Università, numero chiuso sulla roulette dei quiz

Massimo Palladino


Ma quale accesso programmato. «I test per l’Università sono sbarramenti basati su criteri di selezione discutibili e non omogenei, gli interessi dello studente non c’entrano nulla». La denuncia dell’Unione degli Universitari arriva alla vigilia della tornata delle prove d’ingresso che interesseranno circa 200mila neo-diplomati. Si comincerà questa mattina con gli aspiranti architetti per finire l’11 settembre con Scienze della Formazione Primaria. Batterie di quiz riguardanti materie attinenti al corso di laurea scelto dallo studente ma anche domande di cultura generale che negli anni scorsi hanno fatto andare su tutte le furie gli studenti. Nella scorsa tornata, una domanda sulla differente distanza tra Casablanca e il Cairo e tra Oslo e Istanbul, oltre ad accendere le proteste degli studenti venne ripresa dai quotidiani e girata ad alcuni rettori chiedendo l’utilità di tali domande.

Come ogni anno, oltre alle polemiche sulle “facoltà blindate”, si moltiplicano i corsi di preparazione organizzati da centri studio, enti di formazione e associazioni. È l’indotto che l’Università italiana ha generato con una filiera che vale qualche milione di euro. Così oltre a pagare per il test d’ingresso cifre che oscillano dai trenta euro de “la Sapienza” di Roma ai 42 dell’ “Alma Mater Studiorium” di Bologna, dai 50 dell’ Università di Milano, ai 52 per la “Federico II” di Napoli (per le private si sborsano 80 euro alla Bocconi, 150 alla Luiss solo per citarne alcune), la famiglia del ragazzo ne tira fuori almeno altri trecento. Cioè il costo medio per la preparazione in strutture non sempre affidabili. In realtà, facendo un veloce giro su Internet, ci si accorge che in alcune realtà i prezzi possono arrivare ben oltre i 500 euro. «I corsi di preparazione non sono obbligatori - dice Francesco impegnato con i quiz per Architettura -. Volendo uno può farlo da solo durante l’estate ma così ti senti psicologicamente più sicuro». Eppure era stato proprio il ministro dell’Università Fabio Mussi a riprendere i rettori delle varie università italiane: «Il numero chiuso è abusato e credo che bisogna ridurre gli sbarramenti perché è necessario aumentare il numero di studenti». Ma i dubbi sull’uso di uno strumento come quello dei test, vengono espressi anche da qualche rappresentante accademico.
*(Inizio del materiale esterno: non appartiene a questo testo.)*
==> config.mk <==
export PLATFORM = sky130hd
export DESIGN_NAME = lmc_host
export DESIGN_NICKNAME = d
export VERILOG_FILES = /design/src/lmc_pkg.sv /design/src/lmc_fifo.sv /design/src/lmc_host.sv
export SDC_FILE = /design/constraint.sdc
export NUM_CORES = 1
export LEC_CHECK = 0
export BUFFER_PORTS_ARGS = -buffer_cell sky130_fd_sc_hd__buf_4
export CAP_MARGIN = 20
export CORE_MARGIN = 4
export CORE_UTILIZATION = 35
export CTS_BUF_LIST = sky130_fd_sc_hd__clkbuf_8
export DETAILED_ROUTE_END_ITERATION = 10
export SLEW_MARGIN = 20
export SYNTH_ARGS = -nofsm -noshare
export SYNTH_HDL_FRONTEND = slang
export SYNTH_HIERARCHICAL = 1
export SYNTH_SLANG_ARGS = --single-unit
==> constraint.sdc <==
create_clock -name ref_clk -period 5.2 [get_ports ref_clk]
set_clock_uncertainty 0.15 [all_clocks]
set_input_delay 0 -clock ref_clk [delete_from_list [all_inputs] [get_ports ref_clk]]
set_output_delay 0 -clock ref_clk [all_outputs]
set_load 0.02 [all_outputs]
==> src/lmc_pkg.sv <==
// constants, types and carriers for the transceiver mode controller
//
// Behaviour
// - txd low makes bus dominant, high recessive
// - txd high over 10 us re-enables driver
// - enable high keeps normal mode
// - txd high plus enable fall: silent
// - txd low plus enable fall: sleep
package lmc_pkg;

	////////////////////////////////////////////////////////////////////////
	// timing
	localparam int CLK_HZ          = 20_000_000;   // ref_clk rate
	localparam int CYC_PER_US      = CLK_HZ / 1_000_000;
	// longest time txd may stay low before the device cuts the driver
	localparam int DOM_TIMEOUT_US  = 6000;
	localparam int DOM_CYC         = DOM_TIMEOUT_US * CYC_PER_US;
	// least high time that re-arms the driver; strictly more than 10 us
	localparam int RECOVER_US      = 10;
	localparam int RECOVER_CYC     = RECOVER_US * CYC_PER_US + 1;
	// txd level set up ahead of the enable fall (mode select window)
	localparam int SETUP_US        = 10;
	localparam int SETUP_CYC       = SETUP_US * CYC_PER_US;
	// bit time for 20 kBaud
	localparam int BAUD_RATE       = 20_000;
	localparam int BAUD_CYC        = CLK_HZ / BAUD_RATE;

	////////////////////////////////////////////////////////////////////////
	// field widths and framing
	localparam int DOM_W           = 17;          // holds DOM_CYC
	localparam int GUARD_W         = 8;           // holds RECOVER_CYC
	localparam int SETUP_W         = 8;           // holds SETUP_CYC
	localparam int BAUD_W          = 16;          // holds BAUD_CYC
	localparam int DATA_W          = 8;           // one byte per word
	localparam int FRAME_BITS      = 9;           // 8 data + stop
	localparam int FIFO_DEPTH      = 8;

	////////////////////////////////////////////////////////////////////////
	// types
	typedef enum logic [1:0]
	{
		LMC_MODE_FAILSAFE = 2'h0,
		LMC_MODE_NORMAL   = 2'h1,
		LMC_MODE_SILENT   = 2'h2,
		LMC_MODE_SLEEP    = 2'h3
	} lmc_mode_t;

	// gray along fail-safe -> normal -> setup -> low power
	typedef enum logic [1:0]
	{
		LMC_ST_FAILSAFE = 2'h0,
		LMC_ST_NORMAL   = 2'h1,
		LMC_ST_SETUP    = 2'h3,
		LMC_ST_LOWPWR   = 2'h2
	} lmc_state_t;

	// pins driven toward the transceiver
	typedef struct packed
	{
		logic enable;     // high: normal mode
		logic txd;        // low: dominant bus
	} lmc_pins_t;

	// host-side status
	typedef struct packed
	{
		lmc_mode_t mode;  // mode the device is believed to be in
		logic      in_reset;  // undervoltage reset seen low
		logic      wake;      // remote wake-up seen
		logic      rx_bit;    // registered bus level
	} lmc_status_t;

endpackage

==> src/lmc_fifo.sv <==
// flip-flop fifo with valid and ready on both sides
`timescale 1ns/1ps
module lmc_fifo
	import lmc_pkg::*;
#(
	parameter int WIDTH = DATA_W,
	parameter int DEPTH = FIFO_DEPTH
)
(
	// clock and reset
	input  wire logic             clk,
	input  wire logic             rst_n,
	// filling side
	input  wire logic [WIDTH-1:0] in_data,
	input  wire logic             in_valid,
	output logic                  in_ready,
	// draining side
	output logic [WIDTH-1:0]      out_data,
	output logic                  out_valid,
	input  wire logic             out_ready
);

	localparam int AW = (DEPTH > 1) ? $clog2(DEPTH) : 1;
	localparam int CW = $clog2(DEPTH + 1);

	// whole state in one word
	typedef struct packed
	{
		logic [DEPTH-1:0][WIDTH-1:0] mem;   // storage entries
		logic [AW-1:0]               wp;    // write index
		logic [AW-1:0]               rp;    // read index
		logic [CW-1:0]               cnt;   // words held
		logic                        can_push;  // registered not-full
		logic                        has_data;  // registered not-empty
	} fifo_st_t;

	fifo_st_t s;        // current state
	fifo_st_t next_s;   // next state
	logic     push;     // word accepted
	logic     pop;      // word removed

	////////////////////////////////////////////////////////////////////////
	// ports straight from the state
	assign in_ready  = s.can_push;
	assign out_valid = s.has_data;
	assign out_data  = s.mem[s.rp];

	////////////////////////////////////////////////////////////////////////
	// next state; flags come from the next count so they stay registered
	always_comb
	begin
		next_s = s;
		push   = in_valid && s.can_push;
		pop    = out_ready && s.has_data;
		// write at the tail
		if (push)
		begin
			next_s.mem[s.wp] = in_data;
			next_s.wp = (s.wp == AW'(DEPTH - 1)) ? '0 : s.wp + AW'(1);
		end
		// advance the head
		if (pop)
			next_s.rp = (s.rp == AW'(DEPTH - 1)) ? '0 : s.rp + AW'(1);
		// count follows both
		if (push && !pop)
			next_s.cnt = s.cnt + CW'(1);
		else if (pop && !push)
			next_s.cnt = s.cnt - CW'(1);
		next_s.can_push = (next_s.cnt != CW'(DEPTH));
		next_s.has_data = (next_s.cnt != '0);
	end

	////////////////////////////////////////////////////////////////////////
	// state register
	always_ff @(posedge clk or negedge rst_n)
	begin
		if (!rst_n)
		begin
			s          <= '0;
			s.can_push <= 1'b1;
		end
		else
			s <= next_s;
	end

endmodule
`config.mk`:
```
export PLATFORM = sky130hd
export DESIGN_NAME = xpc_host_ctrl
export DESIGN_NICKNAME = d
export VERILOG_FILES = /design/src/hw/xpc_pkg.sv /design/src/hw/xpc_host_ctrl.sv
export SDC_FILE = /design/constraint.sdc
export NUM_CORES = 1
export LEC_CHECK = 0
export BUFFER_PORTS_ARGS = -buffer_cell sky130_fd_sc_hd__buf_2
export CAP_MARGIN = 20
export CORE_ASPECT_RATIO = 0.9
export CORE_MARGIN = 2
export CORE_UTILIZATION = 43
export CTS_BUF_LIST = sky130_fd_sc_hd__clkbuf_4 sky130_fd_sc_hd__clkbuf_8
export CTS_CLUSTER_SIZE = 24
export DETAILED_ROUTE_END_ITERATION = 10
export PLACE_DENSITY = 0.71
export RECOVER_POWER = 100
export SYNTH_ARGS = -nofsm -noshare
export SYNTH_HDL_FRONTEND = slang
export SYNTH_SLANG_ARGS = --single-unit
```
`constraint.sdc`:
```
create_clock -name i_clk -period 2.12 [get_ports i_clk]
set_clock_uncertainty 0.15 [all_clocks]
set_input_delay 0 -clock i_clk [delete_from_list [all_inputs] [get_ports i_clk]]
set_output_delay 0 -clock i_clk [all_outputs]
set_load 0.02 [all_outputs]
```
Se il preside di Medicina dell’Università Magna Graecia di Catanzaro Francesco Saverio Costanzo, ritiene i quiz «difficilmente indicativi delle attitudini dei candidati a intraprendere la professione medica», il suo collega, il professor Roberto Palombo della facoltà di Architettura «Valle Giulia» della Sapienza di Roma, è più esplicito: «Il solo test non garantisce né a noi né agli studenti un’attenta valutazione. Occorre tener conto dei voti degli ultimi anni delle superiori, altrimenti non facciamo altro che smentire il nostro sistema scolastico». Proposta, quest’ultima, accolta in un decreto firmato a luglio dal ministro dell’Istruzione Giuseppe Fioroni insieme allo stesso Mussi: dall’anno prossimo secondo le previsioni del decreto, in tutte le Università il voto del diploma e la media degli ultimi anni di superiori peseranno fino a 25 punti sui 105 totali.
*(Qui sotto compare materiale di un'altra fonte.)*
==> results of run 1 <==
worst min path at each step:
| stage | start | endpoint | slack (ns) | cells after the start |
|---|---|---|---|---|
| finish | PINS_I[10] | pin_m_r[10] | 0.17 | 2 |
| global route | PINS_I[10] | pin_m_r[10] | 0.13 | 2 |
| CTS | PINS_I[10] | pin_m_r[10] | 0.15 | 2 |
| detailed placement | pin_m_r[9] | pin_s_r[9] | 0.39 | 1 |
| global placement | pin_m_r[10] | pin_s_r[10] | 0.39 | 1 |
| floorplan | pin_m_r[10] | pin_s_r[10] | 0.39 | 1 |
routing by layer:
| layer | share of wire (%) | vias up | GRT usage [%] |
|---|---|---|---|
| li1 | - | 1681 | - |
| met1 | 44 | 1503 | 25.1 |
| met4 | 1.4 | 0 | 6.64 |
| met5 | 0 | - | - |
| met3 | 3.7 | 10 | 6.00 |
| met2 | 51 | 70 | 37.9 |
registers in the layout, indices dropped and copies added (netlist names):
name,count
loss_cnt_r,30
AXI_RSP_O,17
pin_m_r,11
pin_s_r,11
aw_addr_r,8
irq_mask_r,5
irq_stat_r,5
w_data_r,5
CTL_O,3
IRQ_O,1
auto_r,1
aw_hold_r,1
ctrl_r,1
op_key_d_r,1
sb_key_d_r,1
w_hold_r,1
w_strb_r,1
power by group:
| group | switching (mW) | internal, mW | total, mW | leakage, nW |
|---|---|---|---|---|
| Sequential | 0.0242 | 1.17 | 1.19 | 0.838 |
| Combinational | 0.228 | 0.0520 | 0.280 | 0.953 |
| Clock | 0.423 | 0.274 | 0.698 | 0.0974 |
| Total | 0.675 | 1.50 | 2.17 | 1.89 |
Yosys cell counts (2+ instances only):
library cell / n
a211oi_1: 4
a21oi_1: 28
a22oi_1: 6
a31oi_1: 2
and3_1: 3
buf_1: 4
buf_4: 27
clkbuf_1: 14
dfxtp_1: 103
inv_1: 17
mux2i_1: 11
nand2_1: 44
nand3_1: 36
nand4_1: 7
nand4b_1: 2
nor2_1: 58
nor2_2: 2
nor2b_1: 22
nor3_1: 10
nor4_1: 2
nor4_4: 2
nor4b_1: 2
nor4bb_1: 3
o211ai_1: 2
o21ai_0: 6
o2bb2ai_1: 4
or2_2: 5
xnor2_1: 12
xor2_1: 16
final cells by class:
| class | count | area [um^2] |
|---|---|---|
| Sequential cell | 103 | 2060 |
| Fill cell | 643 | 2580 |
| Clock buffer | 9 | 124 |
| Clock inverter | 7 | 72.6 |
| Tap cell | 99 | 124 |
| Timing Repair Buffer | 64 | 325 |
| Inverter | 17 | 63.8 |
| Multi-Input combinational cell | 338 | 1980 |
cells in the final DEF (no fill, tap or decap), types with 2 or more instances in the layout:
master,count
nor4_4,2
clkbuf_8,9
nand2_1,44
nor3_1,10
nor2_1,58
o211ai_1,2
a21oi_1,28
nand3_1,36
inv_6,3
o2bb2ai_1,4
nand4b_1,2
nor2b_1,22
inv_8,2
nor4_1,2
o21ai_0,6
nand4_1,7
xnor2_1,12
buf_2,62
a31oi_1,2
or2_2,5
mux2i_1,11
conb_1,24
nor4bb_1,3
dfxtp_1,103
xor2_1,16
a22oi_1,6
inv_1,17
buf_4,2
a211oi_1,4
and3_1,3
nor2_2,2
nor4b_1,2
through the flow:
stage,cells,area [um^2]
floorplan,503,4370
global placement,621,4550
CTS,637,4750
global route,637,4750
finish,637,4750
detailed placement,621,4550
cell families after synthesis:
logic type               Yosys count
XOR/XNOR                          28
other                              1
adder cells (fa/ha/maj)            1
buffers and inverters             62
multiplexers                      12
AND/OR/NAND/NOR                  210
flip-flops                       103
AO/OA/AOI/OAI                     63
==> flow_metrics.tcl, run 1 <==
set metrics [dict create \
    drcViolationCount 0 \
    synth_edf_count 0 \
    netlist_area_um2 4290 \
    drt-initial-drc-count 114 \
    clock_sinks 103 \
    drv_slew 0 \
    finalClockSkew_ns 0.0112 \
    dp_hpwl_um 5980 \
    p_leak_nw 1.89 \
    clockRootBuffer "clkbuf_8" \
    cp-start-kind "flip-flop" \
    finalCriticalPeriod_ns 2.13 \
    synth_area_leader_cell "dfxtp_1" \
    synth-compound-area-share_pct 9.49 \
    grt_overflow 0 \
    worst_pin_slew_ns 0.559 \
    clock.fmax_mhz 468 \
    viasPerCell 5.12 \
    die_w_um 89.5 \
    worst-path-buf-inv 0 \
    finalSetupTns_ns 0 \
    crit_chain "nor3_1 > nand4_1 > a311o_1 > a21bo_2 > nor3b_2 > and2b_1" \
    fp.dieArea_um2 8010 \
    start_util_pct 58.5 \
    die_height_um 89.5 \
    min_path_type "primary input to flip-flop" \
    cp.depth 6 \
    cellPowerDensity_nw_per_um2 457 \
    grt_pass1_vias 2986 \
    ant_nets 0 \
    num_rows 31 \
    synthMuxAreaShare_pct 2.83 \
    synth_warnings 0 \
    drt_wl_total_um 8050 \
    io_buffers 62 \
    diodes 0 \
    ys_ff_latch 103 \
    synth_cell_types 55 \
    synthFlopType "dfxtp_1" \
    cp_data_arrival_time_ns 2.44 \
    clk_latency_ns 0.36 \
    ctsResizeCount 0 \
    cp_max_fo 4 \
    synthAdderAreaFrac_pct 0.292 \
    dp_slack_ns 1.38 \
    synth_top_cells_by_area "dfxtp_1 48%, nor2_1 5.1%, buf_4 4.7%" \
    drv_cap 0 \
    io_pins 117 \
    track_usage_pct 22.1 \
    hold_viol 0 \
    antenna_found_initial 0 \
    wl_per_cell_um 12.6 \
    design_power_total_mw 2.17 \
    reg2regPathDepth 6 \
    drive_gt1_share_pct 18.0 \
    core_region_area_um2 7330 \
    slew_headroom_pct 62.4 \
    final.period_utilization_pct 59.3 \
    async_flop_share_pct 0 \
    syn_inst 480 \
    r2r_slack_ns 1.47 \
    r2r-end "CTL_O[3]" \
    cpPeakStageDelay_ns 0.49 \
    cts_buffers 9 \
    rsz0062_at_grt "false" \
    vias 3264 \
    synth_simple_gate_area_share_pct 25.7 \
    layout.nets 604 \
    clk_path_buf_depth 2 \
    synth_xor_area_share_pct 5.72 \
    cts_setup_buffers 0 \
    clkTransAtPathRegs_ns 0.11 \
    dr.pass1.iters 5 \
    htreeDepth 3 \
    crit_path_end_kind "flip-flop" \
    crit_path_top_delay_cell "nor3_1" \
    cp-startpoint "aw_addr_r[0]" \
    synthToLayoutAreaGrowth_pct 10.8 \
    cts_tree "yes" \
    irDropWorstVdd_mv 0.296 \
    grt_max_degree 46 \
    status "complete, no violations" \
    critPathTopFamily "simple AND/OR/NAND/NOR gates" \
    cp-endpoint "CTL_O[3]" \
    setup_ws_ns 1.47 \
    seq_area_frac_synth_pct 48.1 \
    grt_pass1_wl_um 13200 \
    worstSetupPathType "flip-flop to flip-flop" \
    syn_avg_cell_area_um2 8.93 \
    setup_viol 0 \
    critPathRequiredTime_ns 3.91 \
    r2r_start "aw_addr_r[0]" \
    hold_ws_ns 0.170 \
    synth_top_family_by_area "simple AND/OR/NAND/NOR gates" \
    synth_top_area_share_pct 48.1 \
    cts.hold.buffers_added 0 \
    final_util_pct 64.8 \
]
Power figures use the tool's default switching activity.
Alcuni siti internet di servizi universitari hanno provato a fare due conti. Se iscriversi al test può costare fino a 150 euro euro, ci sono da sostenere altre spese: i libri per studiare, ad esempio, mediamente incidono 155 euro e i corsi di preparazione vanno dagli 800 ai 1.800 euro. E se l’università che si è scelta ha sede in una città diversa da quella in cui si risiede? Occorre aggiungere i costi del viaggio e dell’alloggio. E tutto senza avere alcuna garanzia di superare il test. Come fare allora se i quiz d’ingresso costano più delle tasse universitarie? La preparazione ai test va fatta per tempo, dicono da Testdiammissione.it e Universinet.it: «Non bisogna lasciarsi convincere da fantomatici corsi di appena una settimana o un week end. Piuttosto, si può studiare sui libri delle superiori e seguire i corsi gratuiti offerti da molte università». Alla fine, messe tutte le voci in bilancio, si arriva anche a 2mila euro. È l’indotto che genera il sistema universitario, in un Paese che ha bisogno di laureati ma che riesce a produrne solo 290mila l’anno, numero al di sotto della media europea.